What is brilliant about MASC ONLY is that our character it butting against the bubble he’s been put in, while still having to actively engage in it. And this deeper social commentary is hidden within the piece, covered over by layers and layers of raucous, laugh-a-minute comedy. The piece has no bad lines, no dead air and no dull moments. It escalates higher and higher with physical and visual comedy, while still sparkling with wit. The performances are fantastic! You will laugh at every turn, but you will leave the theatre thinking.

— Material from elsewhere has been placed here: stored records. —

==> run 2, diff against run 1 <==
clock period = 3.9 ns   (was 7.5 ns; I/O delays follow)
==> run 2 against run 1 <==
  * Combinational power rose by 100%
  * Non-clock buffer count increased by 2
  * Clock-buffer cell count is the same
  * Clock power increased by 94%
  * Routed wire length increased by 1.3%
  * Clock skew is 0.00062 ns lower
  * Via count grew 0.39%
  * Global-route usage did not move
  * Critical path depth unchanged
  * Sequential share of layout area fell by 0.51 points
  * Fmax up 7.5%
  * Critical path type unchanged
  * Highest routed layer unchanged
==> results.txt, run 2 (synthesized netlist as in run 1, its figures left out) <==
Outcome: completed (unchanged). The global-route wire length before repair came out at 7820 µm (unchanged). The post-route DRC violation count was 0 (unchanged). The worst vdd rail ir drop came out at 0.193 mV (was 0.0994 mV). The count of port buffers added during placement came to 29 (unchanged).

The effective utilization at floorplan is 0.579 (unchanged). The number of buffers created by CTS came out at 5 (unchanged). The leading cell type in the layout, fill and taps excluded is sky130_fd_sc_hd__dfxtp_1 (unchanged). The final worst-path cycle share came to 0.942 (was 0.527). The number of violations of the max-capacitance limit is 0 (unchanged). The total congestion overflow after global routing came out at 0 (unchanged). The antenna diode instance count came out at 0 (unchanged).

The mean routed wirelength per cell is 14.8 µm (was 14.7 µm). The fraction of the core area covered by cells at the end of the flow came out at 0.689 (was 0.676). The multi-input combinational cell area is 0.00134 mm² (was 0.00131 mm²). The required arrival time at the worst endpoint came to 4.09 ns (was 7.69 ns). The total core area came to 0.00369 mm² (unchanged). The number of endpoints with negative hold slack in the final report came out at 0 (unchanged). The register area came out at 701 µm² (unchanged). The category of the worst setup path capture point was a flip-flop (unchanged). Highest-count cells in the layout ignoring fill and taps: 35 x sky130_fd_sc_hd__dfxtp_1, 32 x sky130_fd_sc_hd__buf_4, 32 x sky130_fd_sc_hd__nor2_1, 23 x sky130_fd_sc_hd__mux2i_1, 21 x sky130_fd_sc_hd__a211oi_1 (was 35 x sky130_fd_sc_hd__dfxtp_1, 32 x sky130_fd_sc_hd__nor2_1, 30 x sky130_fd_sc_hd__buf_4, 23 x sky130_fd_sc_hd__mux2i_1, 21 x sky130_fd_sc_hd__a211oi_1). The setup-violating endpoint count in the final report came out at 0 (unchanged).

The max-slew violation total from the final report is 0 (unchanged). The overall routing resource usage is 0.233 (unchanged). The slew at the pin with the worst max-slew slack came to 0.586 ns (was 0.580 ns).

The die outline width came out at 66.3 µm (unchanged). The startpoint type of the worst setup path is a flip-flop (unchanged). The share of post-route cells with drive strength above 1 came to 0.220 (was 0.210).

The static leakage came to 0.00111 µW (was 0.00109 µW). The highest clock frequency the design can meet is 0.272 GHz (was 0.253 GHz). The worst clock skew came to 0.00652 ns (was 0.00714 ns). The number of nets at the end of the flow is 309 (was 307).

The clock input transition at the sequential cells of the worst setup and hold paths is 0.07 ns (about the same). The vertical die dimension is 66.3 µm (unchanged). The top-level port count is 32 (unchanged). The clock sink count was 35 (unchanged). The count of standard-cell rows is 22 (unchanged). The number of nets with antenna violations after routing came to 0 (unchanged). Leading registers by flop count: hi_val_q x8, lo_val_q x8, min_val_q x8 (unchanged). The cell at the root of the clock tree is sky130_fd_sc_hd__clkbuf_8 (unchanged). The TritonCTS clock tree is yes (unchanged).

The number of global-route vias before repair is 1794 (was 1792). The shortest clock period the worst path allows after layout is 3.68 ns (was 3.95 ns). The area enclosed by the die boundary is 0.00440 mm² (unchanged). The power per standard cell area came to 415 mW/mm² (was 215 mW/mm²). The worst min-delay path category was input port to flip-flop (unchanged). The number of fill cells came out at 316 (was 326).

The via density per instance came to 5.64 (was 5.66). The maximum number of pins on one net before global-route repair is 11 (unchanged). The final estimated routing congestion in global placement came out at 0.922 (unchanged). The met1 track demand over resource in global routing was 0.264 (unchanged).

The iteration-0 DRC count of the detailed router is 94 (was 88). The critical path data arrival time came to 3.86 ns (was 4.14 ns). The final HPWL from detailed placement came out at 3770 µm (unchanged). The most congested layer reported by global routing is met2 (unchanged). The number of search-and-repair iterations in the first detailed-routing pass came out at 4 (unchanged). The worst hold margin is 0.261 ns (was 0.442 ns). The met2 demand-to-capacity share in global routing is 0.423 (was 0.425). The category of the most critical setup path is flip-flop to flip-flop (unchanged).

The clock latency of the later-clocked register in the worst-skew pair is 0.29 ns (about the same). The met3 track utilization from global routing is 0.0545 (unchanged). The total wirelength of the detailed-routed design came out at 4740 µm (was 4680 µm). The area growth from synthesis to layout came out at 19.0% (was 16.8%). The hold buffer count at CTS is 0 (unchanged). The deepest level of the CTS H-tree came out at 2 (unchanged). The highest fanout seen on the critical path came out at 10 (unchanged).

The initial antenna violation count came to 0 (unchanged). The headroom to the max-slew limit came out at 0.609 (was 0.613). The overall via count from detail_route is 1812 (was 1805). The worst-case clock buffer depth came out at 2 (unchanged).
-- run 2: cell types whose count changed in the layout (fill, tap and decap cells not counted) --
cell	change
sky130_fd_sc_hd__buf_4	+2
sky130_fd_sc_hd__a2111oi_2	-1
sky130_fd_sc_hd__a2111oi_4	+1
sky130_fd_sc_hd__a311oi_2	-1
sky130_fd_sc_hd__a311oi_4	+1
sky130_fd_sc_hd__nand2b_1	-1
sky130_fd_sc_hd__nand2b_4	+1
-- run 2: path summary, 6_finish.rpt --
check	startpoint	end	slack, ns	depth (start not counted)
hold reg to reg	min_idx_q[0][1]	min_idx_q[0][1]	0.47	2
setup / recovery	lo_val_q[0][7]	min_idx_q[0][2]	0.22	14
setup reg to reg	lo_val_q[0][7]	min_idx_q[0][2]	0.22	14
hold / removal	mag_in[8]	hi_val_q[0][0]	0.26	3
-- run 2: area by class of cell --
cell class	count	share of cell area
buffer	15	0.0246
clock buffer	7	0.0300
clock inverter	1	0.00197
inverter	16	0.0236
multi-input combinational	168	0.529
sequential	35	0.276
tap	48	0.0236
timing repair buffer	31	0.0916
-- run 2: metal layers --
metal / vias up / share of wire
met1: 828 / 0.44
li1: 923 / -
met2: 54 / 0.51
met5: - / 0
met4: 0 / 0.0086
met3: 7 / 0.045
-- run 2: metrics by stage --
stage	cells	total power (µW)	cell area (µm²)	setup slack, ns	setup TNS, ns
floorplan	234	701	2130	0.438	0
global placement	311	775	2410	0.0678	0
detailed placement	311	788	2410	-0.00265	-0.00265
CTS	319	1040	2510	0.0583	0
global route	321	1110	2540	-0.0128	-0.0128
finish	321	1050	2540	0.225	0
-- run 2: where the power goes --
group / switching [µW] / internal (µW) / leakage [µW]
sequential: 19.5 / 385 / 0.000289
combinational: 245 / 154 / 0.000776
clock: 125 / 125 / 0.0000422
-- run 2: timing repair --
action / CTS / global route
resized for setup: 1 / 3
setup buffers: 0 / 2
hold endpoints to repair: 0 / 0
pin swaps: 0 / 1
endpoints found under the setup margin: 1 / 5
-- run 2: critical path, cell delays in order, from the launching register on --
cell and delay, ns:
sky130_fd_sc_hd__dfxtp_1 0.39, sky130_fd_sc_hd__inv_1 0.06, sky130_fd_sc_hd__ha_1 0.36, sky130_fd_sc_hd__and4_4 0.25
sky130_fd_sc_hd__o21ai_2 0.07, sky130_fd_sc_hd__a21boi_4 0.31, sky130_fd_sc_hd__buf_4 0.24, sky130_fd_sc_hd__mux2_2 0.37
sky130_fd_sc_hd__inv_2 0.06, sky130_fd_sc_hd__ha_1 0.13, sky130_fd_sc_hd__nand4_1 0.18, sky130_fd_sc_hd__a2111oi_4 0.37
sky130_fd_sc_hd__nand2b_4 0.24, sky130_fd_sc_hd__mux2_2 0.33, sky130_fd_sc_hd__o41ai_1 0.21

This piece looks like a comedy and acts like a comedy, but within it beats the heart of deep social satire. A worthy watch indeed. To director Drew Droege, well done.

 

masc_only_movie_poster.jpg

Movie Review: HOW TO BE ALONE (Israel), LGBT, Drama

Played at the June 2017 LGBT Toronto Film Festival

Directed by Erez Eisenstein

Relying on “How To Be Alone” – a self-improvement audio book – a heartbroken woman, struggling with her lonesome existence, decides to embrace solitude and to learn how to survive without love. 

CLICK HERE – and see full info and more pics of the film!

Review by Kierston Drier

 HOW TO BE ALONE is a pensive film. Coming to us from Israel from director Erez Eisentein, this is a piece that makes you question introversion and healing from a broken heart. Our heroine, a newly single woman gets a self-help audio book about solitude, and following its’ advice, beings to live a life alone.

Regardless of the stoic, yet occasionally humorous advice the audio-book gives her, our protagonist can not seem to shake the image of her lover from her mind. Can her life be lead to it’s fullest without love in it? Will this book with it’s lonely advice deliver her to happiness and self-sufficiency, or will it drive her crazy?

This piece is a thinking piece. It takes us in, and engulfs us in our hero’s world so completely, that by the emotionally packed final scenes we are left to wonder if the book is real, or if it is all in her head.

A testament to good filmmaking, by the end of this film, we watch our hero take a plunge to get her lover back, and we are filled with the overwhelming urge to tell her to stop. Only a well crafted film could make a viewer feel so strongly for the hero’s well being.

Eisenstein has done an excellent job on examining love and human relationships through the lenses of solitude, while crafting emotion with a character that rarely speaks in the film. Silence and space are characters as much as our hero and her lover are. An introspective and poignant cinematic short.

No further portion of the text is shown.